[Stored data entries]
◇ ◇ ◇ ◇ ◇

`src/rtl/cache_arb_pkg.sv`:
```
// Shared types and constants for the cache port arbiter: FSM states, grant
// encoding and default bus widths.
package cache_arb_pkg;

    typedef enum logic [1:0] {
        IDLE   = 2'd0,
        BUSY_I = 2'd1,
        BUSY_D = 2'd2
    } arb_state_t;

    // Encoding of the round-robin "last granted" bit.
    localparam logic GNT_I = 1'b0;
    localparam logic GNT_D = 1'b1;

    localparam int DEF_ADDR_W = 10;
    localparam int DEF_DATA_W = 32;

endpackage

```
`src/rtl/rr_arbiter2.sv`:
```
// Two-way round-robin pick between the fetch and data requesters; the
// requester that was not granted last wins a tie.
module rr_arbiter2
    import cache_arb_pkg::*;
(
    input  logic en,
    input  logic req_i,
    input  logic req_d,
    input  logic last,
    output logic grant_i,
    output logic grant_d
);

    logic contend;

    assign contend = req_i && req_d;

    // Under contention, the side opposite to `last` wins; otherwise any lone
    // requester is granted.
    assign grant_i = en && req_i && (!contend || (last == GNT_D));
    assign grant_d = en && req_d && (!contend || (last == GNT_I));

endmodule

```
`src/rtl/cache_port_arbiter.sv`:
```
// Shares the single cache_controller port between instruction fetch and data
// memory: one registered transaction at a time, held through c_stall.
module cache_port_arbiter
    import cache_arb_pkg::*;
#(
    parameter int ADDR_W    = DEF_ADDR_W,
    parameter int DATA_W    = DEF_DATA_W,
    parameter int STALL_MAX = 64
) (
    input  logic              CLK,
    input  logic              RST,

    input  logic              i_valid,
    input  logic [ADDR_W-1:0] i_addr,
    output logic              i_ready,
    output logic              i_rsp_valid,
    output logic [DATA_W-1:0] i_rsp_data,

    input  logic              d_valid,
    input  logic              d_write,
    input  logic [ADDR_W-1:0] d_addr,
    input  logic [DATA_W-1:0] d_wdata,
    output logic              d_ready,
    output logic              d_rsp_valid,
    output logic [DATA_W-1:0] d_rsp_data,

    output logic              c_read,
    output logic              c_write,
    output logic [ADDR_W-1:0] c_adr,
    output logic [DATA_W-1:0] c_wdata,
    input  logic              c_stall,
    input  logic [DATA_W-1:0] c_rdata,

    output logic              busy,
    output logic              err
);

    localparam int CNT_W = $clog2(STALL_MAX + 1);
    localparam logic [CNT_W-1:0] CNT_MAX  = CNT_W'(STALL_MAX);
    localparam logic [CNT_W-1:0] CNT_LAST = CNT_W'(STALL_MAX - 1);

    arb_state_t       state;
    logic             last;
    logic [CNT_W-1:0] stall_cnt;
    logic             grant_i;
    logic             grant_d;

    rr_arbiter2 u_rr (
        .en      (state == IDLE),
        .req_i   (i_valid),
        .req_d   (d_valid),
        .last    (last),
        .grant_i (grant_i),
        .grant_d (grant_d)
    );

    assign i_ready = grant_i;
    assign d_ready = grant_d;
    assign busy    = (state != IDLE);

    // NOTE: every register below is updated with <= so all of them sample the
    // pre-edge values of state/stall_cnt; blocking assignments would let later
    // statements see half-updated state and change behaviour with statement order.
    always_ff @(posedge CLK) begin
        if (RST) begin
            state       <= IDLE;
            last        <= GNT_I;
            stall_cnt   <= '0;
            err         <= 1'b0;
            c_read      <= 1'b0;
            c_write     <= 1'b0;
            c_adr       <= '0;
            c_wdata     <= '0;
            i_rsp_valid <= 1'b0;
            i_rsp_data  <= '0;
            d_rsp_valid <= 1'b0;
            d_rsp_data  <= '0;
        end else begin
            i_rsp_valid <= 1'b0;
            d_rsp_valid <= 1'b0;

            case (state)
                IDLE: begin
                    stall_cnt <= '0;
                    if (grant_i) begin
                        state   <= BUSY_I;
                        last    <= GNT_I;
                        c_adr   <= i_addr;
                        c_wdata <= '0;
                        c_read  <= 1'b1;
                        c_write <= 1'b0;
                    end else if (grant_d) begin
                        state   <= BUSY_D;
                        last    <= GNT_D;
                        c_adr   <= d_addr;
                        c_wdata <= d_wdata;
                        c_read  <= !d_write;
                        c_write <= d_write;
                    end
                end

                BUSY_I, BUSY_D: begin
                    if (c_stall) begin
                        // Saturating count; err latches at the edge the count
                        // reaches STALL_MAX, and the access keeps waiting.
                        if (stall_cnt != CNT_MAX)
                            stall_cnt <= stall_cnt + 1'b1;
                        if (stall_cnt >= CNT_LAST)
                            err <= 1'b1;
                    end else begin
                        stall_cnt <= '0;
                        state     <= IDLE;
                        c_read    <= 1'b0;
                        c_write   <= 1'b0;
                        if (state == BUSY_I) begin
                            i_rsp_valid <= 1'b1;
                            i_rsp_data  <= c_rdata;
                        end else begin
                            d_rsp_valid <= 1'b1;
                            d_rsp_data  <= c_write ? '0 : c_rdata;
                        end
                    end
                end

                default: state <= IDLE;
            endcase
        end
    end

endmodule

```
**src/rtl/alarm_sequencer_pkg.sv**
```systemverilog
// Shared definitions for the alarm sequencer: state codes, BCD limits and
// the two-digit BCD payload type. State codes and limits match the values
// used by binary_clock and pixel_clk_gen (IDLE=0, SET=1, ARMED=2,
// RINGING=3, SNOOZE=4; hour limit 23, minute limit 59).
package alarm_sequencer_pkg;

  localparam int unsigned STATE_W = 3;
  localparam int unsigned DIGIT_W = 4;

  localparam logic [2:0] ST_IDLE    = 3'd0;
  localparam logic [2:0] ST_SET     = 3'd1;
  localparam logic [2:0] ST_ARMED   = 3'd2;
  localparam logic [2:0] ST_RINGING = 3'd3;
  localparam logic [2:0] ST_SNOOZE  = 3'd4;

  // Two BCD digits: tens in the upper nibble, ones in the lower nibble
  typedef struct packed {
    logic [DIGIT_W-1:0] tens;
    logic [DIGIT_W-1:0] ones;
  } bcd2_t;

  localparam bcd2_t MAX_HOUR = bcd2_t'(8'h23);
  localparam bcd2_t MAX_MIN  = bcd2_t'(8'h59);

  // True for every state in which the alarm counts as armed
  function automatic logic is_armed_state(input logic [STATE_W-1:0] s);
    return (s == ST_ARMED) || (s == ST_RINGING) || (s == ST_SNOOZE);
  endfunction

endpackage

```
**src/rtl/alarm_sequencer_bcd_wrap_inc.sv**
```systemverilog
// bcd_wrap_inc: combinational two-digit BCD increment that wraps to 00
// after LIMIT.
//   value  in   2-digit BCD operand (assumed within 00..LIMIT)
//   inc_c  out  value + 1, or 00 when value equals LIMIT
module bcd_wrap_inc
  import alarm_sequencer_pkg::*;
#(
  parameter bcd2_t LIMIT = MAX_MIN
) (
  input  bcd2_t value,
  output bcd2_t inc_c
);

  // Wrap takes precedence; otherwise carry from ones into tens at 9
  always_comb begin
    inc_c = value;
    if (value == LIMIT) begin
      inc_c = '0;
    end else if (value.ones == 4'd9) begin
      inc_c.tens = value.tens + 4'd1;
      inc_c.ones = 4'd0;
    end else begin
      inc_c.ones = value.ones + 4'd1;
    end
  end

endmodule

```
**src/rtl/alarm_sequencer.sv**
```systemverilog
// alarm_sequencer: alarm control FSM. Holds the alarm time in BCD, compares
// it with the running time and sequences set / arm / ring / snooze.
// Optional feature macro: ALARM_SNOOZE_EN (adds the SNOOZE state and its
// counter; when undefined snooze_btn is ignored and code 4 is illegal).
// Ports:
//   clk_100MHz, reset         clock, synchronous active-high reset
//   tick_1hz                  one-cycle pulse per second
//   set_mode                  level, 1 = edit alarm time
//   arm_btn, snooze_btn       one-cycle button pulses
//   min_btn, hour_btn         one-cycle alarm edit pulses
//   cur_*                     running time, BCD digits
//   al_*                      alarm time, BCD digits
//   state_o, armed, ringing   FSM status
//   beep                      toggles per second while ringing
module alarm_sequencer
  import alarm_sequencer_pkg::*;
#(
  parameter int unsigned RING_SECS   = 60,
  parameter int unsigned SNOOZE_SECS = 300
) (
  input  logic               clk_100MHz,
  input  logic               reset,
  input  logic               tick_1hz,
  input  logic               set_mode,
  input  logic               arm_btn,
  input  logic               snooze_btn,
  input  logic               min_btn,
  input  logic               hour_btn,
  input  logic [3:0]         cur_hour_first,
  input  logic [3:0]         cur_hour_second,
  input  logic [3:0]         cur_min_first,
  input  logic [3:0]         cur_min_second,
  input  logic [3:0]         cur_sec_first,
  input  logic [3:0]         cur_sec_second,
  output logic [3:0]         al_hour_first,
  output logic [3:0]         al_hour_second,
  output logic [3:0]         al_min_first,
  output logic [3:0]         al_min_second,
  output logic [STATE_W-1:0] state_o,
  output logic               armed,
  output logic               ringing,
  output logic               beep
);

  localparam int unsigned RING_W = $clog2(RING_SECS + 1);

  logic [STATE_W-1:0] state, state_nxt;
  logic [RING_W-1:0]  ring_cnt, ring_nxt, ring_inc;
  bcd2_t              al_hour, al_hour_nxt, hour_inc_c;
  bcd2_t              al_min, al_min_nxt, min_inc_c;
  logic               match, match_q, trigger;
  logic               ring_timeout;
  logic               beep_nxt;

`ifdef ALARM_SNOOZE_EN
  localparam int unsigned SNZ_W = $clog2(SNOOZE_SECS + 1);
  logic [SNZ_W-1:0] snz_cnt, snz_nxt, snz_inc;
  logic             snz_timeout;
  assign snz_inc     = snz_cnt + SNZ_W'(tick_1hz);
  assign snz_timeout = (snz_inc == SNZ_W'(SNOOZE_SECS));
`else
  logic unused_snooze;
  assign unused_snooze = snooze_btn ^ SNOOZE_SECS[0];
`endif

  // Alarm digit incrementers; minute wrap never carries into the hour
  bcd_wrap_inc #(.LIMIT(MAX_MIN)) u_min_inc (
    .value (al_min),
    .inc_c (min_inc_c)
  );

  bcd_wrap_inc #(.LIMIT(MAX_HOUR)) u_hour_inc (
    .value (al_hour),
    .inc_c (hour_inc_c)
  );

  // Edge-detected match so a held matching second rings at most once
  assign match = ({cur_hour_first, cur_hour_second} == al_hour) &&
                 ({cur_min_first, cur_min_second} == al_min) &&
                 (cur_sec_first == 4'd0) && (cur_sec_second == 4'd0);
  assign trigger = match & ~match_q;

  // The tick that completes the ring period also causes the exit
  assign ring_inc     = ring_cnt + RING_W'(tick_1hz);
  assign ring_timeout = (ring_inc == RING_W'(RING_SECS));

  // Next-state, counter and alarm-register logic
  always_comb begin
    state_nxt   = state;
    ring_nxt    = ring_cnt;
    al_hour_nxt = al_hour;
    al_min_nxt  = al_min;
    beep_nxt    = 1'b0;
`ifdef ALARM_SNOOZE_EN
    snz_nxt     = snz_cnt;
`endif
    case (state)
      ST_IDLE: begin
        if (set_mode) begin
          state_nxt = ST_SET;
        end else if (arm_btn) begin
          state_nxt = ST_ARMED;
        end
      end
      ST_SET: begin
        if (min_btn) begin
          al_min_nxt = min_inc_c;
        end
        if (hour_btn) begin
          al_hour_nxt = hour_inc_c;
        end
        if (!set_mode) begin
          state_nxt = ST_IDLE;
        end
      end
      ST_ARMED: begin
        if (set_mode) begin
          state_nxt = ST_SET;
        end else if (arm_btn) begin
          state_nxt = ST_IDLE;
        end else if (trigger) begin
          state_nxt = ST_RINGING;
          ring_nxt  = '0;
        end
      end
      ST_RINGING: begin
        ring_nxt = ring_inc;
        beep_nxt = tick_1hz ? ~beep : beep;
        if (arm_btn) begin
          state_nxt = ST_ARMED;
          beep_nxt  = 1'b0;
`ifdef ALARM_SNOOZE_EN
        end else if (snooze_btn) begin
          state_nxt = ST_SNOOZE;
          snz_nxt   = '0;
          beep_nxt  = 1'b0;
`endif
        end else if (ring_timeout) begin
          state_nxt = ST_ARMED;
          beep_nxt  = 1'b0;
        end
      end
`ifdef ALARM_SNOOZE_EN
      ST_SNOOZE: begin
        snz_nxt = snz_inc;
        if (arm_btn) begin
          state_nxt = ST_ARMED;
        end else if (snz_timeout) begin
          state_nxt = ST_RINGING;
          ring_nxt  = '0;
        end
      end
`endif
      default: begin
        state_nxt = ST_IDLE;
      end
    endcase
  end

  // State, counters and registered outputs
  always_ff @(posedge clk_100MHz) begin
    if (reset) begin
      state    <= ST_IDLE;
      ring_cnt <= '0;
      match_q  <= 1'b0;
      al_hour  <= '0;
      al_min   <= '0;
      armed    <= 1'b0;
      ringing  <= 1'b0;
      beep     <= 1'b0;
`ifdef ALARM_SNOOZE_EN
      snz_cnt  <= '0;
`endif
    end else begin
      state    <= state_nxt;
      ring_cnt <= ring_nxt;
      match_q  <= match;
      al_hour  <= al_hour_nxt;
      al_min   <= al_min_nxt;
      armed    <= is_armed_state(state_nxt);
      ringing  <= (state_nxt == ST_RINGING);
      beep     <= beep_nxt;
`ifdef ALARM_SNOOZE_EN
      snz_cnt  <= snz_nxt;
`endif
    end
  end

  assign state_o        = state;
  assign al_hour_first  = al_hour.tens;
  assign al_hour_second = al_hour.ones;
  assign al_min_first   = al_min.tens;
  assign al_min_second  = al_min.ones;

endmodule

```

◇ ◇ ◇ ◇ ◇

What are the lines of the data above that include the string "minute"? Copy them.

// RINGING=3, SNOOZE=4; hour limit 23, minute limit 59).
  // Alarm digit incrementers; minute wrap never carries into the hour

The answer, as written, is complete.